[Task data — start]

`config.mk`:
```
export PLATFORM = sky130hd
export DESIGN_NAME = sound_cmd_mailbox
export DESIGN_NICKNAME = d
export VERILOG_FILES = /design/src/rtl/sound_cmd_mailbox.sv
export SDC_FILE = /design/constraint.sdc
export NUM_CORES = 1
export LEC_CHECK = 0
export ABC_AREA = 1
export CAP_MARGIN = 20
export CORE_MARGIN = 2
export CORE_UTILIZATION = 54
export DETAILED_ROUTE_END_ITERATION = 8
export GPL_ROUTABILITY_DRIVEN = 0
export PLACE_DENSITY = 0.79
export SYNTH_ARGS = -nofsm -noshare
export SYNTH_HDL_FRONTEND = slang
export SYNTH_SLANG_ARGS = --single-unit
```
`constraint.sdc`:
```
create_clock -name CLK -period 2 [get_ports CLK]
set_input_delay 0.5 -clock CLK [delete_from_list [all_inputs] [get_ports CLK]]
set_output_delay 0.5 -clock CLK [all_outputs]
set_load 0.005 [all_outputs]
```
`src/rtl/sound_cmd_mailbox.sv`:
```
// Sound command mailbox: 68k->Z80 command FIFO with NMI sequencing, and a
// single-entry Z80->68k reply latch. Z80 strobes arrive asynchronously and
// act on their rising (end-of-access) edge after synchronisation.
//
// state  | meaning
// -------+-----------------------------------------------------------
// IDLE   | no NMI pending; waits for enable and a queued command
// ASSERT | nZ80NMI held low until the Z80 reads the command port
// GAP    | nZ80NMI held high NMI_GAP cycles so the next NMI is a new edge
module sound_cmd_mailbox #(
    parameter int FIFO_DEPTH = 4,
    parameter int NMI_GAP    = 8
) (
    input  logic                          CLK,
    input  logic                          nRESET,
    input  logic                          M68K_CMD_WR,
    input  logic [7:0]                    M68K_DATA_IN,
    input  logic                          M68K_REPLY_RD,
    output logic [7:0]                    M68K_REPLY,
    output logic                          REPLY_VALID,
    input  logic                          nSDZ80R,
    input  logic                          nSDZ80W,
    input  logic                          nSDZ80CLR,
    input  logic [7:0]                    SDD_IN,
    output logic [7:0]                    SDD_OUT,
    input  logic                          NMI_EN_SET,
    input  logic                          NMI_EN_CLR,
    output logic                          nZ80NMI,
    output logic [$clog2(FIFO_DEPTH):0]   CMD_COUNT,
    output logic                          CMD_OVERFLOW
);

    localparam int AW = $clog2(FIFO_DEPTH);
    localparam int CW = AW + 1;
    localparam int GW = $clog2(NMI_GAP + 1);

    typedef enum logic [1:0] {
        ST_IDLE,
        ST_ASSERT,
        ST_GAP
    } state_t;

    // bit 0: nSDZ80R, bit 1: nSDZ80W, bit 2: nSDZ80CLR
    logic [2:0]    strobe_s1;
    logic [2:0]    strobe_s2;
    logic [2:0]    strobe_d;
    logic [2:0]    strobe_rise;
    logic          rd_rise;
    logic          wr_rise;
    logic          clr_rise;

    logic [7:0]    mem [FIFO_DEPTH];
    logic [AW-1:0] wr_ptr;
    logic [AW-1:0] rd_ptr;
    logic [AW-1:0] rd_ptr_nxt;
    logic [CW-1:0] count_q;
    logic [7:0]    head_q;
    logic          fifo_full;
    logic          fifo_empty;
    logic          do_pop;
    logic          do_push;

    logic [7:0]    capture_q;
    logic          nmi_en_q;
    logic          nmi_en_nxt;
    state_t        state;
    logic [GW-1:0] gap_cnt;

    // Two-flop synchronisers plus a delayed copy for end-of-strobe detection
    always_ff @(posedge CLK or negedge nRESET) begin
        if (!nRESET) begin
            strobe_s1 <= '1;
            strobe_s2 <= '1;
            strobe_d  <= '1;
        end else begin
            strobe_s1 <= {nSDZ80CLR, nSDZ80W, nSDZ80R};
            strobe_s2 <= strobe_s1;
            strobe_d  <= strobe_s2;
        end
    end

    assign strobe_rise = strobe_s2 & ~strobe_d;
    assign rd_rise     = strobe_rise[0];
    assign wr_rise     = strobe_rise[1];
    assign clr_rise    = strobe_rise[2];

    // A pop frees a slot first, so a push into a full queue in the same cycle fits
    assign fifo_full  = (count_q == CW'(FIFO_DEPTH));
    assign fifo_empty = (count_q == '0);
    assign do_pop     = rd_rise && !fifo_empty;
    assign do_push    = M68K_CMD_WR && (!fifo_full || do_pop);
    assign rd_ptr_nxt = rd_ptr + AW'(1);

    // Queue storage needs no reset; validity is tracked by count_q
    always_ff @(posedge CLK) begin
        if (do_push) begin
            mem[wr_ptr] <= M68K_DATA_IN;
        end
    end

    // Pointers, occupancy, registered head and sticky overflow
    always_ff @(posedge CLK or negedge nRESET) begin
        if (!nRESET) begin
            wr_ptr       <= '0;
            rd_ptr       <= '0;
            count_q      <= '0;
            head_q       <= 8'h00;
            CMD_OVERFLOW <= 1'b0;
        end else begin
            if (do_push) begin
                wr_ptr <= wr_ptr + AW'(1);
            end
            if (do_pop) begin
                rd_ptr <= rd_ptr_nxt;
            end
            if (do_push && !do_pop) begin
                count_q <= count_q + CW'(1);
            end else if (do_pop && !do_push) begin
                count_q <= count_q - CW'(1);
            end
            if (do_pop) begin
                if (count_q > CW'(1)) begin
                    head_q <= mem[rd_ptr_nxt];
                end else if (do_push) begin
                    head_q <= M68K_DATA_IN;
                end
            end else if (do_push && fifo_empty) begin
                head_q <= M68K_DATA_IN;
            end
            if (M68K_CMD_WR && !do_push) begin
                CMD_OVERFLOW <= 1'b1;
            end
        end
    end

    assign SDD_OUT   = head_q;
    assign CMD_COUNT = count_q;

    // Clear beats set when both pulse together
    assign nmi_en_nxt = NMI_EN_CLR ? 1'b0 : (NMI_EN_SET ? 1'b1 : nmi_en_q);

    // NMI enable register
    always_ff @(posedge CLK or negedge nRESET) begin
        if (!nRESET) begin
            nmi_en_q <= 1'b0;
        end else begin
            nmi_en_q <= nmi_en_nxt;
        end
    end

    // NMI sequencer; the gap exit re-arms directly so the high time is exactly NMI_GAP
    always_ff @(posedge CLK or negedge nRESET) begin
        if (!nRESET) begin
            state   <= ST_IDLE;
            nZ80NMI <= 1'b1;
            gap_cnt <= '0;
        end else begin
            unique case (state)
                ST_IDLE: begin
                    if (nmi_en_nxt && !fifo_empty) begin
                        state   <= ST_ASSERT;
                        nZ80NMI <= 1'b0;
                    end
                end
                ST_ASSERT: begin
                    if (do_pop || !nmi_en_nxt) begin
                        state   <= ST_GAP;
                        nZ80NMI <= 1'b1;
                        gap_cnt <= GW'(NMI_GAP - 1);
                    end
                end
                ST_GAP: begin
                    if (gap_cnt == '0) begin
                        if (nmi_en_nxt && !fifo_empty) begin
                            state   <= ST_ASSERT;
                            nZ80NMI <= 1'b0;
                        end else begin
                            state <= ST_IDLE;
                        end
                    end else begin
                        gap_cnt <= gap_cnt - GW'(1);
                    end
                end
                default: begin
                    state   <= ST_IDLE;
                    nZ80NMI <= 1'b1;
                end
            endcase
        end
    end

    // Track the Z80 data bus while its write strobe is low; last value is committed
    always_ff @(posedge CLK or negedge nRESET) begin
        if (!nRESET) begin
            capture_q <= 8'h00;
        end else if (!strobe_s2[1]) begin
            capture_q <= SDD_IN;
        end
    end

    // Reply latch: Z80 write beats clear and beats the 68k read acknowledge
    always_ff @(posedge CLK or negedge nRESET) begin
        if (!nRESET) begin
            M68K_REPLY  <= 8'h00;
            REPLY_VALID <= 1'b0;
        end else if (wr_rise) begin
            M68K_REPLY  <= capture_q;
            REPLY_VALID <= 1'b1;
        end else if (clr_rise) begin
            M68K_REPLY  <= 8'h00;
            REPLY_VALID <= 1'b0;
        end else if (M68K_REPLY_RD) begin
            REPLY_VALID <= 1'b0;
        end
    end

endmodule
```
==> results by stage, run 1 <==
Setup path:
- The capturing element type of the critical path is an output port.
- Among cell families on the critical path, the largest total delay comes from flip-flops.
- The most critical setup path has its endpoint at nZ80NMI.
- For this run, the slowest stage of the critical path takes around 0.54 ns.
- The total stage count of the critical path is 1.
- The largest fanout on the critical path is 2.
- The required time of the worst setup path is 1.50 ns.
- In this run the critical register-to-register path is launched from CMD_COUNT[1].
- Walking the worst path, the cells encountered are clkdlybuf4s50_1.
- The register-to-register path setup slack is 0.17 ns.
- The reg-to-reg endpoint is CMD_COUNT[2].
- The startpoint-to-endpoint class of the critical path is reg2out.
- Tracing the worst setup path back leads to its startpoint at nZ80NMI.
- The buffering stage count on the worst path with inverters included is 1.
- The slowest stage cell on the critical path is sky130_fd_sc_hd__dfstp_2.
- The kind of start point of the critical path is a register.
- The number of cells on the worst reg-to-reg path is 11.
- The worst endpoint data arrival time is 1.38 ns.

STA:
- Setup repair after global routing left no endpoint under its margin.
- Setup violations remaining at the end of the flow were counted as 0.
- The highest clock frequency the design can meet is around 530 MHz.
- In this run the tightest slew margin relative to its limit is 0.571.
- The worst-margin pin slew is roughly 0.64 ns.
- The accumulated negative setup slack is 0 ns.
- In the finished design, the share of the clock period the worst path needs comes to 0.939.
- Between clock sinks in the finished design, the worst skew comes to 0.00898 ns.
- The number of max-slew violations in the final report is 0.
- The count of endpoints failing hold in the final timing report is 0.
- The worst setup margin is 0.123 ns.
- After layout, the minimum clock period comes to 1.88 ns.

Logic synthesis:
- The number of nets produced by synthesis is around 390.
- The fraction of registers with async set/reset is 0.610.
- The cell count after synthesis came out at 351.
- The fraction of synthesized cell area taken by the top area cell type is 0.284.
- Among all cell types in the netlist, the one instantiated most often is sky130_fd_sc_hd__nand2_1.
- After synthesis, the cell types taking the most area are sky130_fd_sc_hd__dfrtp_1 (28%), sky130_fd_sc_hd__edfxtp_1 (27%), sky130_fd_sc_hd__nand2_1 (8.6%).
- The cell area that synthesis handed to floorplanning was between 3000 and 4000 um2.
- The dominant cell type by area after synthesis is sky130_fd_sc_hd__dfrtp_1.
- After synthesis the netlist holds a flip-flop and latch count of 82.
- The sequential fraction of the synthesis area is 0.631.
- Synthesis instantiated 26 different standard cells from the library.
- The dominant synthesized flop cell is sky130_fd_sc_hd__dfrtp_1.
- In the synthesized netlist, the cells that appear most often are sky130_fd_sc_hd__nand2_1 (81), sky130_fd_sc_hd__inv_1 (57), sky130_fd_sc_hd__nor2_1 (41).
- The number of enable flip-flop cells after synthesis is 32.
- Yosys printed 0 warnings.
- The synthesized area per cell is approximately 10 um2.

Power and ir drop:
- The power density of the placed cells is around 1300 nW/um2.
- The share of total power dissipated in the clock network is 0.219.
- Of the total power, registers draw 0.424.
- Of the total power, the share spent switching nets is 0.345.
- The worst IR drop on VDD is slightly above 800 uV.
- Of the total power, combinational logic draws 0.357.
- The static leakage is 2.05 nW.
- The internal power contribution is 3.73 mW.
- Summed over all nets, the switching power comes to 1.97 mW.

Die:
- The initial utilization of the core area, before any placement, comes to 0.558.
- The die outline height is 84.8 um.
- The floorplan die area is between 7000 and 8000 um2.
- The initialized floorplan defines 29 standard-cell rows.
- From left edge to right edge, the die measures 84.8 um.
- During I/O placement, the number of pins put on the boundary was 47.
- The region available for standard cell placement spans about 6300 um2.

Place:
- The total placed cells including tap cells is 483.
- Detailed placement finished with a half-perimeter wire length of 4780 um.
- The worst setup slack before clock tree synthesis is 0.000340 ns.
- During placement, the flow inserted port buffers numbering 46.

Clock network:
- TritonCTS built the clock tree.
- After clock tree synthesis, the clock-pin slew on the worst setup and hold paths is 0.08 ns.
- The maximum buffer depth of the clock tree is 2.
- Clock tree synthesis selected as its root buffer the cell sky130_fd_sc_hd__clkbuf_8.
- The clock latency of the later-clocked register in the worst-skew pair is 0.34 ns.
- In this run, CTS created clock tree buffers numbering 9.
- In this run the number of H-tree levels came out at 3.
- The clock sink count is between 80 and 90.
- The number of hold buffers added after cts is 0.

Route:
- The first detailed-routing pass took 4 iterations.
- Once detail routing completed, the nets flagged for antenna violations numbered 0.
- The number of remaining DRC errors is 0.
- The routed design has 6700 um of wire.
- The overall via count from detail_route is 2,450.
- The routed via count divided by cell count is roughly 4.9.
- The first-iteration detailed-routing DRC count is 214.
- Dividing the detail-routed wire length by the instance count gives between 10 and 15 um.

GRT:
- The number of global-route vias before repair is ~2,400.
- The global-route congestion overflow total is 0.
- The first-pass GRT wire length is approximately 11,000 um.
- The initial antenna violation count is 0.
- The largest net degree at the start of global routing is 23.
- The global router's overall resource usage is 0.203.

Final layout:
- The layout has between 400 and 500 filler cells.
- 0 antenna diodes ended up in the layout.
- The number of nets in the final layout is 453.
- Compared with the post-synthesis result, the final layout area differs by 24.2%.
- The finished layout holds 499 standard cells, fillers aside.
- The share of post-route cells with drive strength above 1 is 0.137.
- The end-of-flow core utilization is 0.693.

Hold path:
- The tightest min-delay check is of the in2async type.

Status:
- The run finished with clean final reports.

Run:
- The count of maximum capacitance violations is 0.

[Task data — finish]

- [Work to complete]: In the entries above, find the line holding "- After synthesis the" and the line holding "- The total placed", then retype exactly those two lines and every line between them, and nothing else.

- [Answer for this exercise]:
- After synthesis the netlist holds a flip-flop and latch count of 82.
- The sequential fraction of the synthesis area is 0.631.
- Synthesis instantiated 26 different standard cells from the library.
- The dominant synthesized flop cell is sky130_fd_sc_hd__dfrtp_1.
- In the synthesized netlist, the cells that appear most often are sky130_fd_sc_hd__nand2_1 (81), sky130_fd_sc_hd__inv_1 (57), sky130_fd_sc_hd__nor2_1 (41).
- The number of enable flip-flop cells after synthesis is 32.
- Yosys printed 0 warnings.
- The synthesized area per cell is approximately 10 um2.

Power and ir drop:
- The power density of the placed cells is around 1300 nW/um2.
- The share of total power dissipated in the clock network is 0.219.
- Of the total power, registers draw 0.424.
- Of the total power, the share spent switching nets is 0.345.
- The worst IR drop on VDD is slightly above 800 uV.
- Of the total power, combinational logic draws 0.357.
- The static leakage is 2.05 nW.
- The internal power contribution is 3.73 mW.
- Summed over all nets, the switching power comes to 1.97 mW.

Die:
- The initial utilization of the core area, before any placement, comes to 0.558.
- The die outline height is 84.8 um.
- The floorplan die area is between 7000 and 8000 um2.
- The initialized floorplan defines 29 standard-cell rows.
- From left edge to right edge, the die measures 84.8 um.
- During I/O placement, the number of pins put on the boundary was 47.
- The region available for standard cell placement spans about 6300 um2.

Place:
- The total placed cells including tap cells is 483.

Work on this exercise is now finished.